Problem statement: Only the lines from the one containing "min in group" through the one containing "[run 2: power groups by stage]" should be printed, exactly as they appear below, with both ends included.

:::::

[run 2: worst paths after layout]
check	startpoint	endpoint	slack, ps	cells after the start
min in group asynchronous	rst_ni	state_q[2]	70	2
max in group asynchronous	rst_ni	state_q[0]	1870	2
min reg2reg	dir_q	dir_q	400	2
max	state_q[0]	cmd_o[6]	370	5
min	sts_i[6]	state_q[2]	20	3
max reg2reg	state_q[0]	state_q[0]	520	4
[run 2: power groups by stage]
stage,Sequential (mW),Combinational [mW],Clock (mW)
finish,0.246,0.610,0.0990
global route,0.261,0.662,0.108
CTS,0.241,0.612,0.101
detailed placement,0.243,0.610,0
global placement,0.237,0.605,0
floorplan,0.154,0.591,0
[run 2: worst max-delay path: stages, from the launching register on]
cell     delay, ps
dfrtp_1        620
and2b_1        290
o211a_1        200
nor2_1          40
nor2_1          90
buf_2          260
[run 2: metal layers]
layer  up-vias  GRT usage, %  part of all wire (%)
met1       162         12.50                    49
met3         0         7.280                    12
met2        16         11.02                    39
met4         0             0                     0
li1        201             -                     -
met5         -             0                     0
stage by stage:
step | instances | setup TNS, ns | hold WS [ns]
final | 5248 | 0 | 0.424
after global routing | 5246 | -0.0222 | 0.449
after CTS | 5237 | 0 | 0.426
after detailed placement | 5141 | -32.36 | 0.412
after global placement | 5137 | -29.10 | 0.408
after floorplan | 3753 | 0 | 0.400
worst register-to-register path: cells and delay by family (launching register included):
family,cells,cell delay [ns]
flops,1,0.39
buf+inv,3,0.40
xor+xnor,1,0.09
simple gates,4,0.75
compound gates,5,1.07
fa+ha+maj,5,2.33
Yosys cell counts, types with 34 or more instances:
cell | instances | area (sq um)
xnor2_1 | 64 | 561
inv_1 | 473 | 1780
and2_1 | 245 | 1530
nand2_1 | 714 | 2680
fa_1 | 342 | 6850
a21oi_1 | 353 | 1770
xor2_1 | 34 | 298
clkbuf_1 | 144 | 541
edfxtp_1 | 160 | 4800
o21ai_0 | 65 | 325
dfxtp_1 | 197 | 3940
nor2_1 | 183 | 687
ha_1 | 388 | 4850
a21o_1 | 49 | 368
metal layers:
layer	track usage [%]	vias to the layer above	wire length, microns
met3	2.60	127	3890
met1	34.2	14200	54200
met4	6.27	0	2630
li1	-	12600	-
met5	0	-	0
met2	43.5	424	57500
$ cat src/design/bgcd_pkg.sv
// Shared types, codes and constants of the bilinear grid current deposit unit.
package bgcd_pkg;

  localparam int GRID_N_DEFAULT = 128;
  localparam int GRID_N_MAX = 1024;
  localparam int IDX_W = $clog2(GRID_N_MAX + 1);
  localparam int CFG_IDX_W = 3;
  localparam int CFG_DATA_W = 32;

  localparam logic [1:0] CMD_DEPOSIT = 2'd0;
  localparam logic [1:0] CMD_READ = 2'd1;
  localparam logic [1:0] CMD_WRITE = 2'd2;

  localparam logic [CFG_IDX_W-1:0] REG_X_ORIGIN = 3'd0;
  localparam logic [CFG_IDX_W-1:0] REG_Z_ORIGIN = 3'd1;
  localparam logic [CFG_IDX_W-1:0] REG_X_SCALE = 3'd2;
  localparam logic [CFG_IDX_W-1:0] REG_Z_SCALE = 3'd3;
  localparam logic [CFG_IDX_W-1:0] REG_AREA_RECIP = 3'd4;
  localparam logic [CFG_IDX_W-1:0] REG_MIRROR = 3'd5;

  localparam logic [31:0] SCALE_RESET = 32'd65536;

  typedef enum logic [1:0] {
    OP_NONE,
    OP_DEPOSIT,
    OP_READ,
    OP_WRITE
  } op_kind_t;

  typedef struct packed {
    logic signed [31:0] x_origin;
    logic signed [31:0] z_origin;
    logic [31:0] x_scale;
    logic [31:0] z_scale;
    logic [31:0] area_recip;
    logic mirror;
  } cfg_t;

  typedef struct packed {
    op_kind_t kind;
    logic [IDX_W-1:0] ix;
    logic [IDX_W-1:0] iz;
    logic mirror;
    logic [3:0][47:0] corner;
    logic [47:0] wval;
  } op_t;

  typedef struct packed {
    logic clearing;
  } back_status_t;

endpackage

:::::

Answer below:
min in group asynchronous	rst_ni	state_q[2]	70	2
max in group asynchronous	rst_ni	state_q[0]	1870	2
min reg2reg	dir_q	dir_q	400	2
max	state_q[0]	cmd_o[6]	370	5
min	sts_i[6]	state_q[2]	20	3
max reg2reg	state_q[0]	state_q[0]	520	4
[run 2: power groups by stage]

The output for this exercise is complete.